The rate of interest or income tax [might be] reduced in a slump but not
increased in the subsequent boom. In this case the boom will last
longer, but it must end in a new slump: one reduction in the rate of
interest or income tax does not, of course, eliminate the forces which
cause cyclical fluctuations in a capitalist economy. In the new slump it
will be necessary to reduce the rate of interest or income tax again
and so on. Thus in the not too remote future, the rate of interest would
have to be negative and income tax would have to be replaced by an
income subsidy. The same would arise if it were attempted to maintain
full employment by stimulating private investment: the rate of interest
and income tax would have to be reduced continuously."
Always good to see yet another telegraph piece at least a year behind bill40. Another prediction 100% correct as usual. Whilst the underlying health of the German economy is indeed good, it will not survive the economic madness the Germans seem intent on foisting uopn the whole of europe.
Not only has Germany helped destroy the periphial members such as Greece, Portugal, and the RoI severely big players such as Spain and Italy have been dragged in, with France soon to follow.

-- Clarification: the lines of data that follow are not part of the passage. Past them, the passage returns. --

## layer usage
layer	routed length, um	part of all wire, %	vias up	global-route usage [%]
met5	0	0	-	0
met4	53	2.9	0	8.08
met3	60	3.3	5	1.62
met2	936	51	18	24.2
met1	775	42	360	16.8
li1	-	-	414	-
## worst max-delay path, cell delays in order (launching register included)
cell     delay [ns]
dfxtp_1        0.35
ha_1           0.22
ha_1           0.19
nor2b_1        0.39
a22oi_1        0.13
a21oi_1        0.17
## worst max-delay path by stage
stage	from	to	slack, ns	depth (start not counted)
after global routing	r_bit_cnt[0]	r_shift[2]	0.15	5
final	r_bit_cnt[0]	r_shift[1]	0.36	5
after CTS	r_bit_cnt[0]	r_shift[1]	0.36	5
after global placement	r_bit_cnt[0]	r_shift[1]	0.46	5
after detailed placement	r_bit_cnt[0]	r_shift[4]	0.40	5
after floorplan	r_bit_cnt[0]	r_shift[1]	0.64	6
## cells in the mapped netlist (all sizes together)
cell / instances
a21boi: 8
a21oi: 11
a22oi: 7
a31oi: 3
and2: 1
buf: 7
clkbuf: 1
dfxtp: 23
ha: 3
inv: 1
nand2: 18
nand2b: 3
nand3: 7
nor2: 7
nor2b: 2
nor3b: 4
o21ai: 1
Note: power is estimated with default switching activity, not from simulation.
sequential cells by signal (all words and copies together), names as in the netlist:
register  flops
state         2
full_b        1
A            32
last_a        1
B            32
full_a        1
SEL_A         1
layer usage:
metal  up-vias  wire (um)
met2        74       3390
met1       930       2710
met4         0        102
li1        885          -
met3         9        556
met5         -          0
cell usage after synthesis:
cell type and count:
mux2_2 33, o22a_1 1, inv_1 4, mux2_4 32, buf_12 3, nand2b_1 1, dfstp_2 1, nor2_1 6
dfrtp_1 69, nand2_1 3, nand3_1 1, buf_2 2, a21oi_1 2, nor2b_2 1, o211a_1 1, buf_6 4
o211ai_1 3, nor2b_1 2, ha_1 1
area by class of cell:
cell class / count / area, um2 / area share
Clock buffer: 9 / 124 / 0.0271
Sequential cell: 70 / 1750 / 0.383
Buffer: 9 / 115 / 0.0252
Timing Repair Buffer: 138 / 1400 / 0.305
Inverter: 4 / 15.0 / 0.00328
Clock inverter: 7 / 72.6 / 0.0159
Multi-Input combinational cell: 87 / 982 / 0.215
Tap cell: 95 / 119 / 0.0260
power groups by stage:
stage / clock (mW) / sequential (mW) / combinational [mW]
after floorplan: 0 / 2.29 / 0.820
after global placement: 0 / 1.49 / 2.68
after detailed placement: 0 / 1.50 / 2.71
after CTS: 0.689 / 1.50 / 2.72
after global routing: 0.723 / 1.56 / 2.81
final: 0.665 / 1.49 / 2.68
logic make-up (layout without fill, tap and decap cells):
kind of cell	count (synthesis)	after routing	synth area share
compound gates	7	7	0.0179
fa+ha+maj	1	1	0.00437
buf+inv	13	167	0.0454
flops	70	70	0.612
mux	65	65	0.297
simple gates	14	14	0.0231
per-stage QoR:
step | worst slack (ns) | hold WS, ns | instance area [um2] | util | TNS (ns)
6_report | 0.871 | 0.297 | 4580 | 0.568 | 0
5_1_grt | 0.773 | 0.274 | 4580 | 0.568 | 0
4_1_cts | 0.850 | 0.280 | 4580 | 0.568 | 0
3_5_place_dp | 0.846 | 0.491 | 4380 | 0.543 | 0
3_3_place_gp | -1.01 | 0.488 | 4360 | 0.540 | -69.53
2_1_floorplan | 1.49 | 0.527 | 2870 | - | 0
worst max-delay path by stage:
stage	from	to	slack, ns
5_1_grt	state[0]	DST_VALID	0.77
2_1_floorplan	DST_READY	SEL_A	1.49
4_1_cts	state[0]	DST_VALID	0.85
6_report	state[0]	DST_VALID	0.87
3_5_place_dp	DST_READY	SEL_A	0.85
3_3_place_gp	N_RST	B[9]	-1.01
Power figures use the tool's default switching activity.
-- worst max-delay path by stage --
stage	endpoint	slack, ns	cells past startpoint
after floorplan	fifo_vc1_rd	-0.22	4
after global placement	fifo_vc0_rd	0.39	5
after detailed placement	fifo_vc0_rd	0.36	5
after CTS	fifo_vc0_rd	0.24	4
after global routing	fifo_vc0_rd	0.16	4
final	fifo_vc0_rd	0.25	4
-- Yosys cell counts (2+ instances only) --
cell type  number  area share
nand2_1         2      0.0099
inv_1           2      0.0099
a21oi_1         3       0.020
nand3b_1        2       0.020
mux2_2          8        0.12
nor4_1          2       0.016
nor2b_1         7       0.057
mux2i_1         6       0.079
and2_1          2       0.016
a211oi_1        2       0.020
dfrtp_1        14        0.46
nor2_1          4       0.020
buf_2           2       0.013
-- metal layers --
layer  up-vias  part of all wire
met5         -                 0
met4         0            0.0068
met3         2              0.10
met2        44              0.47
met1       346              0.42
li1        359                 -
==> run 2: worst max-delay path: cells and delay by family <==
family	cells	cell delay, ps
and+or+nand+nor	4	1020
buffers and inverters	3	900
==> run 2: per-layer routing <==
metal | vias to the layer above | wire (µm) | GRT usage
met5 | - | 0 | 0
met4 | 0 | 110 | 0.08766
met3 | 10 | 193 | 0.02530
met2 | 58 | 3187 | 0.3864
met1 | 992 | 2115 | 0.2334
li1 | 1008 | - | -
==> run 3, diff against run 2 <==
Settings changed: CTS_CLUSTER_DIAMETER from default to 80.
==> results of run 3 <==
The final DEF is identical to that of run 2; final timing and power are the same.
<file path="config.mk">
export PLATFORM = sky130hd
export DESIGN_NAME = msx_wait_gen
export DESIGN_NICKNAME = d
export VERILOG_FILES = /design/src/rtl/msx_wait_gen.sv
export SDC_FILE = /design/constraint.sdc
export NUM_CORES = 1
export LEC_CHECK = 0
export ABC_AREA = 1
export CAP_MARGIN = 25
export CORE_AREA = 10 10 65 67
export DETAILED_ROUTE_END_ITERATION = 8
export DIE_AREA = 0 0 75 77
export PLACE_DENSITY = 0.94
export SYNTH_ARGS = -nofsm -noshare
export SYNTH_HDL_FRONTEND = slang
export SYNTH_SLANG_ARGS = --single-unit
</file>
<file path="constraint.sdc">
create_clock -name clk -period 3.1 [get_ports clk]
set_input_delay 0.62 -clock clk [delete_from_list [all_inputs] [get_ports clk]]
set_output_delay 0.62 -clock clk [all_outputs]
set_load 0.02 [all_outputs]
</file>
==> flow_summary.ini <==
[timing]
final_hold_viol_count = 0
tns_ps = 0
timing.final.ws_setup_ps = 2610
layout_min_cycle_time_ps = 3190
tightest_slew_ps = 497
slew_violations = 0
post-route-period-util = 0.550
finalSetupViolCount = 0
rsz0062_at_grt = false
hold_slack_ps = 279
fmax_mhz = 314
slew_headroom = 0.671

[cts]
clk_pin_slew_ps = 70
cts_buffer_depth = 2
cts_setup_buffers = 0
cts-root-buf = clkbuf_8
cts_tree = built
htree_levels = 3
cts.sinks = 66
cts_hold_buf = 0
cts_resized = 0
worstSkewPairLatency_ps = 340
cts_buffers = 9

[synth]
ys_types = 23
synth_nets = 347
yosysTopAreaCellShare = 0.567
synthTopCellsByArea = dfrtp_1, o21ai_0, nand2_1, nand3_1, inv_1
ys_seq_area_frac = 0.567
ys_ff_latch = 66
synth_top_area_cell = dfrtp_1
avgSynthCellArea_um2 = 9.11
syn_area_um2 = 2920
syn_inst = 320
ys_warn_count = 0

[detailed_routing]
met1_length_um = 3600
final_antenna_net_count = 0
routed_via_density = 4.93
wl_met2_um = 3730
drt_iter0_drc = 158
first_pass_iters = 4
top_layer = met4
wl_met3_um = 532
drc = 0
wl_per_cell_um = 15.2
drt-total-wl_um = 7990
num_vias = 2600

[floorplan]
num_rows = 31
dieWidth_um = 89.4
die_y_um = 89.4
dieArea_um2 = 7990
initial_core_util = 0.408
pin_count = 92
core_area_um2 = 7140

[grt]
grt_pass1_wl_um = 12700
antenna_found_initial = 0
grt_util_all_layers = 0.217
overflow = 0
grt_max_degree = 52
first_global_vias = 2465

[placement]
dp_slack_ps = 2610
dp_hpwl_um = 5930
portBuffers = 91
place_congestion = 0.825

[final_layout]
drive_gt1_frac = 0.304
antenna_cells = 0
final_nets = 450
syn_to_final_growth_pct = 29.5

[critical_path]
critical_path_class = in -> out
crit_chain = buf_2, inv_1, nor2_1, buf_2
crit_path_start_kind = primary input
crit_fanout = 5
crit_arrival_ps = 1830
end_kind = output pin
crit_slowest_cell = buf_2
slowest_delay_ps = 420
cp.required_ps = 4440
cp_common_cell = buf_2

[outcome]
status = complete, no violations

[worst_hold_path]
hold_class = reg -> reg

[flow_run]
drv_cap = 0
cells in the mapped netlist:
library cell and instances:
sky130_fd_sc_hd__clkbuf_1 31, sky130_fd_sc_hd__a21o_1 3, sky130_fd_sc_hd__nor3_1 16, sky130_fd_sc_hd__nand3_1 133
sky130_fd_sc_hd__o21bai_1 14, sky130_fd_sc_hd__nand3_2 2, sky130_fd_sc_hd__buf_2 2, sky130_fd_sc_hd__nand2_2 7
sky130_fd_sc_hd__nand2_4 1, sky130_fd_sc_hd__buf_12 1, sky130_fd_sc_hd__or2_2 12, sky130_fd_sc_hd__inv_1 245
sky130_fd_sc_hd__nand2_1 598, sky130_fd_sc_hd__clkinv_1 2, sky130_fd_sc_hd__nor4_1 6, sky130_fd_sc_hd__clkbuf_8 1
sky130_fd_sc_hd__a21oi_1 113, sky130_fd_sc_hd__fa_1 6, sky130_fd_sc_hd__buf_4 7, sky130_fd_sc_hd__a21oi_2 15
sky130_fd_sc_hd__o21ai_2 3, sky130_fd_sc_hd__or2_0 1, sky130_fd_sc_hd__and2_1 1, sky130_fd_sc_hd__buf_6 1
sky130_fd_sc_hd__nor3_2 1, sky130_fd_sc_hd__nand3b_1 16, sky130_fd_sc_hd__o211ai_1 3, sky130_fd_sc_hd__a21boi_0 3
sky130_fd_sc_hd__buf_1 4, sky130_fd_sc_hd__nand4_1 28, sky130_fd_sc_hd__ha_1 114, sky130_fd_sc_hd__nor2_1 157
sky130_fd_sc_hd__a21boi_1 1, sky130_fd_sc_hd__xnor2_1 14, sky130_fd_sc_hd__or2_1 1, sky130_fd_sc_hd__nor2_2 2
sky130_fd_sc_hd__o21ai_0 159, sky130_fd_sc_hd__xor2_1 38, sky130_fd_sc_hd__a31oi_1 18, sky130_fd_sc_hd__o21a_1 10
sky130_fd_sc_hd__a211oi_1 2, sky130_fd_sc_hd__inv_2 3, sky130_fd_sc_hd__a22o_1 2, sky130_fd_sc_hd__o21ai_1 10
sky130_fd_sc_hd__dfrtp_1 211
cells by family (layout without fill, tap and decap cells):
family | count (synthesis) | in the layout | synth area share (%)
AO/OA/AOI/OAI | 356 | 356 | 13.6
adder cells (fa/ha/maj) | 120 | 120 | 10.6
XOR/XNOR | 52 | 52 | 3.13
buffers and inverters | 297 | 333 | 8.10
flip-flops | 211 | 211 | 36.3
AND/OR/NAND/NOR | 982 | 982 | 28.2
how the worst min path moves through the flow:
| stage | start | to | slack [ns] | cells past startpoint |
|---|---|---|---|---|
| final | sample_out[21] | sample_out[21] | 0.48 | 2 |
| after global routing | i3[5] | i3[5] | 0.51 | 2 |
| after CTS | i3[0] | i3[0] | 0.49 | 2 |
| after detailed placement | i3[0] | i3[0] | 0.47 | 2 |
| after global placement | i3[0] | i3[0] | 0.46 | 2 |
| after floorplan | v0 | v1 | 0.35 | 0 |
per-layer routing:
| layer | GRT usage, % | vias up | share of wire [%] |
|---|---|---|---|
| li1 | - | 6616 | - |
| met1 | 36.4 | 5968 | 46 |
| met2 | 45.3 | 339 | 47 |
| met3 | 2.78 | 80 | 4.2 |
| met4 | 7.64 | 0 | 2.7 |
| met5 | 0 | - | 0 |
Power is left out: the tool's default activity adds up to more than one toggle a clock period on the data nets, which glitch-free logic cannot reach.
==> config.mk <==
export PLATFORM = sky130hd
export DESIGN_NAME = fifo_skew_ctrl
export DESIGN_NICKNAME = d
export VERILOG_FILES = /design/src/rtl/fifo_skew_pkg.sv /design/src/rtl/fifo_skew_ctrl_skew_window.sv /design/src/rtl/fifo_skew_ctrl.sv
export SDC_FILE = /design/constraint.sdc
export NUM_CORES = 1
export LEC_CHECK = 0
export BUFFER_PORTS_ARGS = -buffer_cell sky130_fd_sc_hd__buf_2
export CORE_ASPECT_RATIO = 1.2
export CORE_UTILIZATION = 25
export DETAILED_ROUTE_END_ITERATION = 8
export HOLD_SLACK_MARGIN = 0.1
export SLEW_MARGIN = 15
export SYNTH_ARGS = -nofsm -noshare
export SYNTH_HDL_FRONTEND = slang
export SYNTH_SLANG_ARGS = --single-unit
==> constraint.sdc <==
create_clock -name clk -period 4 [get_ports clk]
set_input_delay 0 -clock clk [delete_from_list [all_inputs] [get_ports clk]]
set_output_delay 0 -clock clk [all_outputs]
set_load 0.1 [all_outputs]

The twin causes of this economic disaster are friedmanite neo liberal economic policies and a misconcieved euro. germany may think it can destroy its' customer base with impunity, I always said they were wrong and why they were wrong.
Germany is heading for recession and will stay there until it it learns basic economics. Now you know I' m too modest to say I told you so but....
I told you so.
"Germany is heading for recession and will stay there until it learns basic economics".
I would have thought that Germany could teach some basic economics to certain countries, like how to keep your manufacturing base, invest in R&D and keep tight control over your budgets.
The British Geological Survey (BGS) is currently carrying out a review of the UK's shale gas reserves, which will be published in the new year.
The Times newspaper reported on Friday night that the BGS will conclude that the the 1,000 square kilometres covered by the Bowland Basin to the east of Blackpool contains 300 trillion cubic feet of gas. This is roughly 17 times more than the known reserves in the North Sea.
In 2011, exploration company Cuadrilla estimated there was 200 trillion cubic feet of gas in the area.
The news comes just two days after George Osborne said shale gas could make a “substantial contribution” to UK gas supplies from the 2020s. The Chancellor also revealed in his Autumn Statement that the development will be overseen by a dedicated Office for Unconventional Gas and Oil. He is looking at tax breaks to encourage its development.
Shale gas is controversial because of the extraction process, known as “fracking”, which was suspended in the UK after causing two small earthquakes near Blackpool last year.